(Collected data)

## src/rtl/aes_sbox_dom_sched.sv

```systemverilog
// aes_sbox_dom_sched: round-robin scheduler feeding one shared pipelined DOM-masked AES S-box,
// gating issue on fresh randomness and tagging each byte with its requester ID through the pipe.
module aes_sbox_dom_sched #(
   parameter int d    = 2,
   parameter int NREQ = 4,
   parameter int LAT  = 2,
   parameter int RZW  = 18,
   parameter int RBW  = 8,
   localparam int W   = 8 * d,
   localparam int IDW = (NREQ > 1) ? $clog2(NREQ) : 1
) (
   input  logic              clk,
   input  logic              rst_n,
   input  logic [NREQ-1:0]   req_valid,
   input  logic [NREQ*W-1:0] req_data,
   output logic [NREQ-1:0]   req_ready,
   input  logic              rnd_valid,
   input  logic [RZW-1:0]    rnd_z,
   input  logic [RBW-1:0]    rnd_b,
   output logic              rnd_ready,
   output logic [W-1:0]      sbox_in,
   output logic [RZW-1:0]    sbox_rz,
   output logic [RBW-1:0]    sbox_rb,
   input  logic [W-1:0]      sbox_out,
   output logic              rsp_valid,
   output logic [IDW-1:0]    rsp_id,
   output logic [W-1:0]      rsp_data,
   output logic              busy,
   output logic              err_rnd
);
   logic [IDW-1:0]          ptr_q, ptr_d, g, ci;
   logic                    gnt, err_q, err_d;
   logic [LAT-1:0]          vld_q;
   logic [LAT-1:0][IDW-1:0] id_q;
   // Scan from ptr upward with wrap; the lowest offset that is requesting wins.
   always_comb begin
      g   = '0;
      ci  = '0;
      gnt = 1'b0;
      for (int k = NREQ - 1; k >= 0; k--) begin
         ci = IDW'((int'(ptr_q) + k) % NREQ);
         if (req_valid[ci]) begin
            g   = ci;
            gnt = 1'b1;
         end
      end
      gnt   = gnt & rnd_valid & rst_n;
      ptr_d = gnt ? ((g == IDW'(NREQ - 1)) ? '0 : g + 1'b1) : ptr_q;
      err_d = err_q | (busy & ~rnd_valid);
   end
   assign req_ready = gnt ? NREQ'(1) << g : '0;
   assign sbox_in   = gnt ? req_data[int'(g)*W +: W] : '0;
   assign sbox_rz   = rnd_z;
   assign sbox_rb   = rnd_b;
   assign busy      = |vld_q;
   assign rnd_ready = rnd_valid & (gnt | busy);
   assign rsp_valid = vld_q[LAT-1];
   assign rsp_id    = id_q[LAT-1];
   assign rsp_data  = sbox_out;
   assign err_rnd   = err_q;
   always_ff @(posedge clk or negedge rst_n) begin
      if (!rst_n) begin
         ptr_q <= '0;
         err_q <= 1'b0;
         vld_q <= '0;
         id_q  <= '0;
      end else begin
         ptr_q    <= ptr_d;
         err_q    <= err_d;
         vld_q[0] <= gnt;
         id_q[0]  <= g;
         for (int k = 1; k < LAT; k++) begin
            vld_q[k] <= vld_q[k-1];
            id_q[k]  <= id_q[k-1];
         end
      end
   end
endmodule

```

==

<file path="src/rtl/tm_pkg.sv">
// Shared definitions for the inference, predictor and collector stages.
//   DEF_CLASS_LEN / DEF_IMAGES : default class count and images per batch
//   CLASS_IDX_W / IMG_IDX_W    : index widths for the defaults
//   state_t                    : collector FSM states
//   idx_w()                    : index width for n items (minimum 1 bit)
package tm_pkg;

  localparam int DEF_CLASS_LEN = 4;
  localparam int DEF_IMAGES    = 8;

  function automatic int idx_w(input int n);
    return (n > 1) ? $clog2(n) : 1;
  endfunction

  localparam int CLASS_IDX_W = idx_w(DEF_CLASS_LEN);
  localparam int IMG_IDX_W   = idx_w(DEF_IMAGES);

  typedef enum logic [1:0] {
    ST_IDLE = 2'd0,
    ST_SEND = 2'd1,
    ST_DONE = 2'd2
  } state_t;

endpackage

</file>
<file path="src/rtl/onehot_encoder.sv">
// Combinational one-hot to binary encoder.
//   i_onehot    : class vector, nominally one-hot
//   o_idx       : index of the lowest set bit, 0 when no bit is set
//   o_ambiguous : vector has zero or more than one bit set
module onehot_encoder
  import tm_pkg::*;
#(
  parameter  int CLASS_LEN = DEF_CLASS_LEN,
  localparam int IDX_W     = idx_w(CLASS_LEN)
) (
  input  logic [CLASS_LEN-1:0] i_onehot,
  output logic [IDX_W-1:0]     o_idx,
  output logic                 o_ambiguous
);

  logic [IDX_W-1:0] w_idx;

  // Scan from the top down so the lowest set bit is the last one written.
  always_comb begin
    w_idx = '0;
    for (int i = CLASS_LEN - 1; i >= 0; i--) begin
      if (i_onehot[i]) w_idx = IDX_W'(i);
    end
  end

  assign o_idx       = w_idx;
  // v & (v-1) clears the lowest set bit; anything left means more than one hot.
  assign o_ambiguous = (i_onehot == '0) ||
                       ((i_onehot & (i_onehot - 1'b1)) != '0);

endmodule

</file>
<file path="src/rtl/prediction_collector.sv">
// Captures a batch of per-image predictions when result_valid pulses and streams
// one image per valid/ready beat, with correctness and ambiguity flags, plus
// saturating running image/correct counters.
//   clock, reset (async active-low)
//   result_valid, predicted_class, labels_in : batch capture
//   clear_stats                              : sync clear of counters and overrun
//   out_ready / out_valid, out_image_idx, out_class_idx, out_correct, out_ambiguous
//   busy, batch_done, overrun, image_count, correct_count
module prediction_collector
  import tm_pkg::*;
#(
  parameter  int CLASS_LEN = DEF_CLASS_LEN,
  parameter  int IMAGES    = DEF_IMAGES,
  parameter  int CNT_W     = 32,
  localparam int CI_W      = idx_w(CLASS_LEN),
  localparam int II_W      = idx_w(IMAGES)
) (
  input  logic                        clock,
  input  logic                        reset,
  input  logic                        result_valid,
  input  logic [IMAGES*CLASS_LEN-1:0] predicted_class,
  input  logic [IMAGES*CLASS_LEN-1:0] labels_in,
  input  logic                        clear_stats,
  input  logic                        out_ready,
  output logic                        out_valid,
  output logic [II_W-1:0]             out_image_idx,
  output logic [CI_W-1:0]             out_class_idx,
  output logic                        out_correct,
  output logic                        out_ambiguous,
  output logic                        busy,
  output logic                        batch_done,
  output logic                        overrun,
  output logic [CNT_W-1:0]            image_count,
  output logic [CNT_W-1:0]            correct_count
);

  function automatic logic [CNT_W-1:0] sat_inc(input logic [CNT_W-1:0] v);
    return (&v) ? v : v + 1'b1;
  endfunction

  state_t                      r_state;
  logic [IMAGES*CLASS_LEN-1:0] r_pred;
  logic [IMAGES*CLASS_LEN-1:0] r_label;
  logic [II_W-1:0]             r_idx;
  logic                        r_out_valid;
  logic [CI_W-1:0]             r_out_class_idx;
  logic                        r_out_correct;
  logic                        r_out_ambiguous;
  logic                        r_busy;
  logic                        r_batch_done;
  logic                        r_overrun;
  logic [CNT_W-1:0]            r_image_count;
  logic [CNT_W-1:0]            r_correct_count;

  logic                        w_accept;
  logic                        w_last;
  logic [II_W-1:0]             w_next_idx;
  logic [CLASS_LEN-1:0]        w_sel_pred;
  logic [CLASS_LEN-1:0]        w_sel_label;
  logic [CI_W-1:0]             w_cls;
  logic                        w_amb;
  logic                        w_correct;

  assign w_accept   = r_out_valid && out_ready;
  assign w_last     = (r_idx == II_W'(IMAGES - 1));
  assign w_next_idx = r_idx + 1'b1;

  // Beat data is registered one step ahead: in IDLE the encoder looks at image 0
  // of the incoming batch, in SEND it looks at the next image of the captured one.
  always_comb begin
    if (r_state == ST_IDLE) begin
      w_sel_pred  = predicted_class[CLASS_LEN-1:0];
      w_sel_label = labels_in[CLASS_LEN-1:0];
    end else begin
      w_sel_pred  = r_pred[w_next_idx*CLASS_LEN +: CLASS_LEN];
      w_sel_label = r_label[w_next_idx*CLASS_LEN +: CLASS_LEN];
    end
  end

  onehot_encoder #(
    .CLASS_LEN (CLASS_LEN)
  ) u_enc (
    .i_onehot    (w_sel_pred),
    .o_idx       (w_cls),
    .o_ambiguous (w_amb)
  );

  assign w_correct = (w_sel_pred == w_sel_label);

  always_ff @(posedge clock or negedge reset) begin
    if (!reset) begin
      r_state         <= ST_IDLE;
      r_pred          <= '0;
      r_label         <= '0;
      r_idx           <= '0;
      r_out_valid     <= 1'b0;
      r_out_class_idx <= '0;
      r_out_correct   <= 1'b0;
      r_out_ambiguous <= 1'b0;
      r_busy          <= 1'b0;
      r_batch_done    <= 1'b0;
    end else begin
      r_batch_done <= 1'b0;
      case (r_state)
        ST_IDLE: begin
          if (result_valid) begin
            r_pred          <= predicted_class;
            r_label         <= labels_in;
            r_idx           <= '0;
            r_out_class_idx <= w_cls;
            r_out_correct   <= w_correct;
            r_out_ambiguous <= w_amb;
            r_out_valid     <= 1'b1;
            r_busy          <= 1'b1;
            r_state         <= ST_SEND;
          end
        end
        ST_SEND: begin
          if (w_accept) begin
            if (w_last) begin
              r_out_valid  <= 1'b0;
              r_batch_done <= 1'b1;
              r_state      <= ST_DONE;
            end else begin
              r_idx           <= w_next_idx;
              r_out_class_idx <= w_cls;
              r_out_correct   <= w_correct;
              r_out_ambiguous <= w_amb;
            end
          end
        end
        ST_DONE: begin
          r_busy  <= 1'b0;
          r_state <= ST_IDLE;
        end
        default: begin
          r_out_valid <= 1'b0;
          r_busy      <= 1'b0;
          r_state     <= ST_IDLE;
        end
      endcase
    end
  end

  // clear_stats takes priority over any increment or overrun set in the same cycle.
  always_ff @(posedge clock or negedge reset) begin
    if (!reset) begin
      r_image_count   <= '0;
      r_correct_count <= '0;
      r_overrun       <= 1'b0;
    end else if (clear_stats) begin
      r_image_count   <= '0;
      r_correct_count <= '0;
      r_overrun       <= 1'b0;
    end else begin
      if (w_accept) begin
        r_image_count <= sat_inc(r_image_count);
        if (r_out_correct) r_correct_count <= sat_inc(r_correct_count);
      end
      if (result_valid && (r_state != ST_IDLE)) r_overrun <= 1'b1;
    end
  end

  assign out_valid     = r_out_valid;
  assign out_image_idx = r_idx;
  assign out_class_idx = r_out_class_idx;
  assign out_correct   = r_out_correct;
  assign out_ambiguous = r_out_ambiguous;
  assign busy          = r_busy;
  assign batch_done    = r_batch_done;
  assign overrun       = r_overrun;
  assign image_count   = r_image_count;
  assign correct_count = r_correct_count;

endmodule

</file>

==

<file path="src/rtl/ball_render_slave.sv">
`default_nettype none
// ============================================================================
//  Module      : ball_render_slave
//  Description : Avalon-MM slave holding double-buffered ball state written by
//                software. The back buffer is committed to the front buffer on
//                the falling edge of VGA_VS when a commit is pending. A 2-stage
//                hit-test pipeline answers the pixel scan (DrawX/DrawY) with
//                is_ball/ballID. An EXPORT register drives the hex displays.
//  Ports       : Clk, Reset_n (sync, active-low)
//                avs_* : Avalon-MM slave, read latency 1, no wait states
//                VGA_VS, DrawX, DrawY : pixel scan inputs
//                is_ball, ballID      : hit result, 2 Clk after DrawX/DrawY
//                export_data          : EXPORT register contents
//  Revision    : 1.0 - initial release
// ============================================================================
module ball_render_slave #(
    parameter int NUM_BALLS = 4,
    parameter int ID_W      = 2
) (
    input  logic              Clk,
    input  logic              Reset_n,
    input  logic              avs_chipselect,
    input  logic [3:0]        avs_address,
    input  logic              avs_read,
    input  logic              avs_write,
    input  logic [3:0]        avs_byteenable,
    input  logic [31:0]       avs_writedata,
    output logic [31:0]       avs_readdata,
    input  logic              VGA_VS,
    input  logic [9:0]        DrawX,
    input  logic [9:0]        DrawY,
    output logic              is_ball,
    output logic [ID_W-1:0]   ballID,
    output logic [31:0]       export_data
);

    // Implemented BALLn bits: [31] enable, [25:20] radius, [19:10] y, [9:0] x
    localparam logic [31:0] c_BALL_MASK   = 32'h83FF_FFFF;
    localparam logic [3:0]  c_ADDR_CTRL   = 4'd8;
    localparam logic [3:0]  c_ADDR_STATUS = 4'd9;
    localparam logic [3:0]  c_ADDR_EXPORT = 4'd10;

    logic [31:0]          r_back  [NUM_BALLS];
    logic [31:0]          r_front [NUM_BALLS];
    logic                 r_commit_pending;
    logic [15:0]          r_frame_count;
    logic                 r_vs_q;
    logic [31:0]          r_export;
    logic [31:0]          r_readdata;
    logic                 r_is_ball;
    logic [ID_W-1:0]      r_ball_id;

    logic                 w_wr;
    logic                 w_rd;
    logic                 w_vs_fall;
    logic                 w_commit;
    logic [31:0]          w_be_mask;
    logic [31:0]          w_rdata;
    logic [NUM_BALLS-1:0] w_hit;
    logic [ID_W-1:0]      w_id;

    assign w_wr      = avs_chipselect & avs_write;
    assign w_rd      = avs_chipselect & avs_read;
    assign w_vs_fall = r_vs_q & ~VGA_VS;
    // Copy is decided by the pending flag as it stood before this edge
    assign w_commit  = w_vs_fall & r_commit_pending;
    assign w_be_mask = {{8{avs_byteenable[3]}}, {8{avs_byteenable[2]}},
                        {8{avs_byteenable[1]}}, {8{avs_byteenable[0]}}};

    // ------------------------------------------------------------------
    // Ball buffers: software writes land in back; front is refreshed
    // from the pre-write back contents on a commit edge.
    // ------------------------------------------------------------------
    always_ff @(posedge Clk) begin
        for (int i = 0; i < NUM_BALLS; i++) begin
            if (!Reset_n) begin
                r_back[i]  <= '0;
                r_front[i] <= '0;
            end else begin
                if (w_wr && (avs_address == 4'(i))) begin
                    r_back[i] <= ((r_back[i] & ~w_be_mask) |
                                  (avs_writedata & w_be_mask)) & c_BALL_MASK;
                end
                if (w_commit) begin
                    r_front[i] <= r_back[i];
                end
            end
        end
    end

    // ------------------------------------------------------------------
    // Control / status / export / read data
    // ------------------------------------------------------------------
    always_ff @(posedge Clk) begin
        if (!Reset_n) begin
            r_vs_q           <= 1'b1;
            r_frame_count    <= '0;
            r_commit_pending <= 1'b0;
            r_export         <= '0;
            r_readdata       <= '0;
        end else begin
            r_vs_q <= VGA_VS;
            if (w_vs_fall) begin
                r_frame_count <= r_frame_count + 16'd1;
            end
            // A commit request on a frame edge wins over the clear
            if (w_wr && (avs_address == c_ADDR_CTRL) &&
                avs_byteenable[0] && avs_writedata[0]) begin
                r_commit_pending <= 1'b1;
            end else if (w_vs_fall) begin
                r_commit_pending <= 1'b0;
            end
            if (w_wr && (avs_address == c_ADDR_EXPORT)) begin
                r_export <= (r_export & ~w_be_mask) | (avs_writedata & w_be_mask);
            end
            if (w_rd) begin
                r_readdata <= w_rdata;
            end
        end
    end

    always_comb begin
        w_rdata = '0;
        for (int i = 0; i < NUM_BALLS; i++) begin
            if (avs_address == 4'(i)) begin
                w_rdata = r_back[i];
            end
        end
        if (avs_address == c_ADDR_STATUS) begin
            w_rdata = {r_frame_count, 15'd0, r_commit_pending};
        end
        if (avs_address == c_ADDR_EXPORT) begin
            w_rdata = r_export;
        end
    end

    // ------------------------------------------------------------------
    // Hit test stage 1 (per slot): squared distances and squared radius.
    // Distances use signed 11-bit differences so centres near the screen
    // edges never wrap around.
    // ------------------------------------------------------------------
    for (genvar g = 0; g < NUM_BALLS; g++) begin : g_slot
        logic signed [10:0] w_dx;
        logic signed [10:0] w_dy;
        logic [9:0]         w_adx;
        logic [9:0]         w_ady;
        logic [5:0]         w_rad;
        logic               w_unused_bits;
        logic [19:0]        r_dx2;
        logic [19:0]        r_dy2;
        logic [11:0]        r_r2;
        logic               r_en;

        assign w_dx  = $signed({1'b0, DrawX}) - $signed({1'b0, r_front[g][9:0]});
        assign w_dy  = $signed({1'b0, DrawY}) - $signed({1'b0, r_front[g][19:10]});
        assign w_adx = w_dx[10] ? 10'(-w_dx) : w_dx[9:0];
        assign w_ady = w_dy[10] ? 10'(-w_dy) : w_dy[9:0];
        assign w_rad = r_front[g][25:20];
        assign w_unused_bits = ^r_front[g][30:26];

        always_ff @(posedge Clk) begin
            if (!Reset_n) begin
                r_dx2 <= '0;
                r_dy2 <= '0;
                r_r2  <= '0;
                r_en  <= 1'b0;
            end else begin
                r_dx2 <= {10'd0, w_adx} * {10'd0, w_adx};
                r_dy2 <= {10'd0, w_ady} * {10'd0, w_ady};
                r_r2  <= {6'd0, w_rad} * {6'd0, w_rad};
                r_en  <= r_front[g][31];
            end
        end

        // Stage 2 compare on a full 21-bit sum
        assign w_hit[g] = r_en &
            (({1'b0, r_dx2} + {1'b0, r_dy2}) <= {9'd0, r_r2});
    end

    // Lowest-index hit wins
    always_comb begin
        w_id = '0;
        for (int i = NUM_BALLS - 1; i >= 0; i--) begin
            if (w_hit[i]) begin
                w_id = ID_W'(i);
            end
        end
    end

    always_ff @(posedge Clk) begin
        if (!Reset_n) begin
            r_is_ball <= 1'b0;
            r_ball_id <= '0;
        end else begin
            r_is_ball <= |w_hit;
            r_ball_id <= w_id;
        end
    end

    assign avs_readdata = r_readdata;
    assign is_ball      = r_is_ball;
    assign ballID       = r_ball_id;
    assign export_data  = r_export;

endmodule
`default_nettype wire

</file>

▶ **The problem**
The required output is every line above from the one with "if (w_commit) begin" down to the one with "over the clear", restated word for word, ends included.

▶ **Exercise solution**
                if (w_commit) begin
                    r_front[i] <= r_back[i];
                end
            end
        end
    end

    // ------------------------------------------------------------------
    // Control / status / export / read data
    // ------------------------------------------------------------------
    always_ff @(posedge Clk) begin
        if (!Reset_n) begin
            r_vs_q           <= 1'b1;
            r_frame_count    <= '0;
            r_commit_pending <= 1'b0;
            r_export         <= '0;
            r_readdata       <= '0;
        end else begin
            r_vs_q <= VGA_VS;
            if (w_vs_fall) begin
                r_frame_count <= r_frame_count + 16'd1;
            end
            // A commit request on a frame edge wins over the clear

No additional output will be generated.